TASK OBJECTIVE: Keep only the lines of the data below that contain "approximately", and copy them.

(Beginning of RECORDS SHOWN)

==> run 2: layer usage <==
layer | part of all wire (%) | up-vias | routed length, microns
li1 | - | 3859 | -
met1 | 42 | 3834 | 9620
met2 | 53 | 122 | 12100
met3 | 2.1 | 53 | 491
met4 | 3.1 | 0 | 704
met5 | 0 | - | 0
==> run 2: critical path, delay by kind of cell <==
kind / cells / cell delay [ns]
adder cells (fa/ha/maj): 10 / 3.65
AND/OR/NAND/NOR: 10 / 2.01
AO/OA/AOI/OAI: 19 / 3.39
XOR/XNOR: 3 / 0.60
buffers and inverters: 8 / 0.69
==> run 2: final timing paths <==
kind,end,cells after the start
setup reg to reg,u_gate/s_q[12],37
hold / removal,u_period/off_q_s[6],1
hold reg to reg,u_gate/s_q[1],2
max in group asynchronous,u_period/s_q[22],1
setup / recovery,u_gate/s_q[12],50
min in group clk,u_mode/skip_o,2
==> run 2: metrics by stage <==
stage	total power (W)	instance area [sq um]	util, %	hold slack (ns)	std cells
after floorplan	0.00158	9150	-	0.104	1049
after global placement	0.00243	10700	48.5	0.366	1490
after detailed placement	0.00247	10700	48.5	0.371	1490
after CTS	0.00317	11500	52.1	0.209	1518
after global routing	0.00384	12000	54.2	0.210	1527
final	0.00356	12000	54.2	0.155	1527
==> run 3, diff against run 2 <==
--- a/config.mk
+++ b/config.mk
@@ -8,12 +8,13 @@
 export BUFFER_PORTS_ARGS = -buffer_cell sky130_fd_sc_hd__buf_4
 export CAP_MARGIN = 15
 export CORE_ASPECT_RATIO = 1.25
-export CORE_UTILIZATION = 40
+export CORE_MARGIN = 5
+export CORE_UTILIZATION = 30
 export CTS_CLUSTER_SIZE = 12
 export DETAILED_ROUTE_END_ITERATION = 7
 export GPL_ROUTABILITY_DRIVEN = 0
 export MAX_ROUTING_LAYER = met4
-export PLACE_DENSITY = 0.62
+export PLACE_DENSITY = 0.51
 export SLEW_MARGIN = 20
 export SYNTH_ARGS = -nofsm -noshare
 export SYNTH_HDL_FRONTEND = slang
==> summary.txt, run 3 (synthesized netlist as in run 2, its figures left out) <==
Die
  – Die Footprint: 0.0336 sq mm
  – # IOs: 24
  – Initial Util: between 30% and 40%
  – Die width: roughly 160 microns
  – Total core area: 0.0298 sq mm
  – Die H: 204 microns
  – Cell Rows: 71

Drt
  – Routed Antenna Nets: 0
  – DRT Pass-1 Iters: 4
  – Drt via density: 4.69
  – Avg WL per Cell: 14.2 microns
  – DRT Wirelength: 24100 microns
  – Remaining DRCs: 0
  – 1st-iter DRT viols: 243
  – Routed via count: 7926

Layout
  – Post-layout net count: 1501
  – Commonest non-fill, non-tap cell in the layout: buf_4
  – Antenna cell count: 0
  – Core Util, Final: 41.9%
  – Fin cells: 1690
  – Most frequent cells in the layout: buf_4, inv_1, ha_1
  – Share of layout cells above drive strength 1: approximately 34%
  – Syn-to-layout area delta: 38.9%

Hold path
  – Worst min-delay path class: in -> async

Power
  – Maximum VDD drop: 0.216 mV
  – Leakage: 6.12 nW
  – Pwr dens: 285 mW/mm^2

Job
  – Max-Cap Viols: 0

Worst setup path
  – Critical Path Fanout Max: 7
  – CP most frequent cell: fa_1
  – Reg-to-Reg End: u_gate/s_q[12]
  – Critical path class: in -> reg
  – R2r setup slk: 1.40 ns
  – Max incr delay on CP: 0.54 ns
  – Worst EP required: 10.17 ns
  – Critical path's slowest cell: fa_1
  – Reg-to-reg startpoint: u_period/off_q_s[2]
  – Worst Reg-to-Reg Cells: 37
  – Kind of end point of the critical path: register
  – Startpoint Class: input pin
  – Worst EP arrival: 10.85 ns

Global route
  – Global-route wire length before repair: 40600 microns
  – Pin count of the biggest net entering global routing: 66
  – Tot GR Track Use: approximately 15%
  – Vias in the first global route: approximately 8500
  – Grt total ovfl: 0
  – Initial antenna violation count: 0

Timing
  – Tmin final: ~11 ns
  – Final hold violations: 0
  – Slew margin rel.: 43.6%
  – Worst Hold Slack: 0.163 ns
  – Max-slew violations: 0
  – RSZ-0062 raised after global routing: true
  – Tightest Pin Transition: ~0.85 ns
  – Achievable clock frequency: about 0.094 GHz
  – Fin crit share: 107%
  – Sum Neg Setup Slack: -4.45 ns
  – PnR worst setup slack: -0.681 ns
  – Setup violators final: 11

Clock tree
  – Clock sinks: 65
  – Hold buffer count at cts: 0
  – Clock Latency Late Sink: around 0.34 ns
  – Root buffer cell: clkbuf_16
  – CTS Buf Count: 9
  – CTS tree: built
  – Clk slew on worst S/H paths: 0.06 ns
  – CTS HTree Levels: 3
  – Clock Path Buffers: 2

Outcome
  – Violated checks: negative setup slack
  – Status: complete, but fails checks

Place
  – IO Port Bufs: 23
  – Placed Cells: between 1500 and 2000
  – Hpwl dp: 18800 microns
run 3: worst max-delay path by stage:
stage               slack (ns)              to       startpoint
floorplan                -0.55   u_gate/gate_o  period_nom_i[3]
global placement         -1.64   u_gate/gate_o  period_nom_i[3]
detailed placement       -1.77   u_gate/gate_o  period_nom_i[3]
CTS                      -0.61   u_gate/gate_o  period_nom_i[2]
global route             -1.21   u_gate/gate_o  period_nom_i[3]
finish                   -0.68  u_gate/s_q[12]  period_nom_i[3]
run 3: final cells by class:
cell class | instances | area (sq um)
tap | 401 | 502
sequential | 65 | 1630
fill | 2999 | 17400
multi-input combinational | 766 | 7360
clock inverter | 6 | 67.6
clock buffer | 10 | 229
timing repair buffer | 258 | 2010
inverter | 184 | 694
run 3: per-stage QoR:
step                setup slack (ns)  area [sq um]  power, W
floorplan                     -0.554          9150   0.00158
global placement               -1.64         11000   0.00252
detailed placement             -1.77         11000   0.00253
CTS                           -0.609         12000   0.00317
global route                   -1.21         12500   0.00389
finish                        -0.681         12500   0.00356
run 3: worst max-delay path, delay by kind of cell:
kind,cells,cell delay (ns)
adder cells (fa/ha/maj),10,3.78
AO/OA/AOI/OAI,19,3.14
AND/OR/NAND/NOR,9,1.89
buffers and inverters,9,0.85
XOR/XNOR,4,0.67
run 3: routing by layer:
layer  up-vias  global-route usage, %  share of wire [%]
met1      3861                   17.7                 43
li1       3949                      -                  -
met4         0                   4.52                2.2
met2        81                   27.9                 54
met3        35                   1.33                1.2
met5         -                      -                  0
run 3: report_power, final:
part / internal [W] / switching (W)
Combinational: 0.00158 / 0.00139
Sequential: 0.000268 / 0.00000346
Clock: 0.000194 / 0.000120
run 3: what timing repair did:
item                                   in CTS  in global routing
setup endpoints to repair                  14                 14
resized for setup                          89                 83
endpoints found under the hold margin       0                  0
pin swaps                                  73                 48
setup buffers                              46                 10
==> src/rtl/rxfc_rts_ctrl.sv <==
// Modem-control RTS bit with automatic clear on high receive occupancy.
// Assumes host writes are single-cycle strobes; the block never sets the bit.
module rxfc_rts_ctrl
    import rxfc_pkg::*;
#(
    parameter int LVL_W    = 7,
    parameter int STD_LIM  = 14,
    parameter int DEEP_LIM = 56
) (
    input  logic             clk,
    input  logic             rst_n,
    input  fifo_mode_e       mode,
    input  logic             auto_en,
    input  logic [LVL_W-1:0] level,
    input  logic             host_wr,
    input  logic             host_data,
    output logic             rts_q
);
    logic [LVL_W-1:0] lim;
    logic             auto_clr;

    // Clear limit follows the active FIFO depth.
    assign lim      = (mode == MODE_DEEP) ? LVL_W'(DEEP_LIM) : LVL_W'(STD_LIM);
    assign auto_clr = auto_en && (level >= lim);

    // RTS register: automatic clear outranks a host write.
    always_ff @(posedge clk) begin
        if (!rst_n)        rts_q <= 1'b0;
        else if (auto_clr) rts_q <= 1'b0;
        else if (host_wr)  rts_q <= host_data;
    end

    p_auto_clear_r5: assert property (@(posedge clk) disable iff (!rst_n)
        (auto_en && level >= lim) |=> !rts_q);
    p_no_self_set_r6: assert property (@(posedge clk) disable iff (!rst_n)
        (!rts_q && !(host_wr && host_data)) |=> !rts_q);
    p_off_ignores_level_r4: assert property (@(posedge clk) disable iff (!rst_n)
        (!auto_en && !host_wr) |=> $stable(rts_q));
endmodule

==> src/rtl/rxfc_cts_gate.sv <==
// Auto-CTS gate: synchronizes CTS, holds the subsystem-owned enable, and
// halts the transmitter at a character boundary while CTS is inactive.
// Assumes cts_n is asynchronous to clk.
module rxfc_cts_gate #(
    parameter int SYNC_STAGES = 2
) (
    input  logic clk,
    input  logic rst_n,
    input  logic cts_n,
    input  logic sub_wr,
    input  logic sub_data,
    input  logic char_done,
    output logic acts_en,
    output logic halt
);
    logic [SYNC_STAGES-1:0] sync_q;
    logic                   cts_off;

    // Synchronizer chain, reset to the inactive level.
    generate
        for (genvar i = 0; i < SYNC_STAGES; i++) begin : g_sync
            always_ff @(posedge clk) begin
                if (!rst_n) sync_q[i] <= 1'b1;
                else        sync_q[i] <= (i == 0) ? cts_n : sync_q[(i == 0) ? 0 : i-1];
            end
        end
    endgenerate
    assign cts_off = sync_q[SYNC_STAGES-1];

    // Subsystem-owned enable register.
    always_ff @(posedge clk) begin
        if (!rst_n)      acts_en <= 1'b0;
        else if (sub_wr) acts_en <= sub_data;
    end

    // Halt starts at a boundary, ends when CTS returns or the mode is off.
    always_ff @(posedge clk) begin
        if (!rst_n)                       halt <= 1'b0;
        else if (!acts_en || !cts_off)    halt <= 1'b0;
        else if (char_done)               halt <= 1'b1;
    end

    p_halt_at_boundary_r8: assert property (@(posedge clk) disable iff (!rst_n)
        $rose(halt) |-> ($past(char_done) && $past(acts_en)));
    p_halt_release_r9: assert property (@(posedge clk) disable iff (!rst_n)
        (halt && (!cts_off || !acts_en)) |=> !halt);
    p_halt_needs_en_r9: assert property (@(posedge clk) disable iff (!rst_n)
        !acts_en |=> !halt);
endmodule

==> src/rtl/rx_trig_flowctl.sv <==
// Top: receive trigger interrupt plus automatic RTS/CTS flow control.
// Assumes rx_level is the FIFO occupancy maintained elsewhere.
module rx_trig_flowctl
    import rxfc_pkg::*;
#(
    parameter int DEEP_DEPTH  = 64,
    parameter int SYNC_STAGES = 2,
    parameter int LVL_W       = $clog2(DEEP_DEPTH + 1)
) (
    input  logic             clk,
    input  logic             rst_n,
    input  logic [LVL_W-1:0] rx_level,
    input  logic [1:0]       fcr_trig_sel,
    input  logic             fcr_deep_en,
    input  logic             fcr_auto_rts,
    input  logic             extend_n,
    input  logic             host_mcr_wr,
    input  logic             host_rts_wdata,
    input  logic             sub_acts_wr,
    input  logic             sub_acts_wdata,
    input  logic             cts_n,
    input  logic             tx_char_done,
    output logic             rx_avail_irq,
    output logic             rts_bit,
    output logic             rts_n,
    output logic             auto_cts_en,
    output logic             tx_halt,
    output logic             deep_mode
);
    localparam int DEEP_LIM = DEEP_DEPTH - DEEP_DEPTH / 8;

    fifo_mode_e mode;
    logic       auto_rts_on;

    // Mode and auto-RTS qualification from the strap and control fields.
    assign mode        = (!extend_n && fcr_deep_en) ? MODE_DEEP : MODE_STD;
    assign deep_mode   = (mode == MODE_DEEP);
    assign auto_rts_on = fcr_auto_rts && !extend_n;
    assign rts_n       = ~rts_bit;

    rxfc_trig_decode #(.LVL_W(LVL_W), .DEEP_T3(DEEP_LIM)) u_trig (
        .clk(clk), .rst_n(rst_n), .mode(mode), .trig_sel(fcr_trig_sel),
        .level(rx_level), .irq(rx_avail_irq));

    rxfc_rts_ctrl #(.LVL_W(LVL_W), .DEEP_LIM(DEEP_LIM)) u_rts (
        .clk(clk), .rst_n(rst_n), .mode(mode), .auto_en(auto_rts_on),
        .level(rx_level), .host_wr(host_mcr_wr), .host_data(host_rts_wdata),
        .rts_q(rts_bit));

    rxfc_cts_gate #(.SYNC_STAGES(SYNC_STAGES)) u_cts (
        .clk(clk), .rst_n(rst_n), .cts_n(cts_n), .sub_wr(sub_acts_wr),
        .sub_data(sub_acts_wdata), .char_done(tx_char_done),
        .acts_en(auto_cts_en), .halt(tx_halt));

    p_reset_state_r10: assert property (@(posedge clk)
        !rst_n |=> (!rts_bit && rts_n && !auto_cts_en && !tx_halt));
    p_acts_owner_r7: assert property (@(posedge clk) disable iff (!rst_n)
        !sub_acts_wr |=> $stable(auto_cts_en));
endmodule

(End of RECORDS SHOWN)

SOLUTION TO THE PROBLEM:
  – Share of layout cells above drive strength 1: approximately 34%
  – Tot GR Track Use: approximately 15%
  – Vias in the first global route: approximately 8500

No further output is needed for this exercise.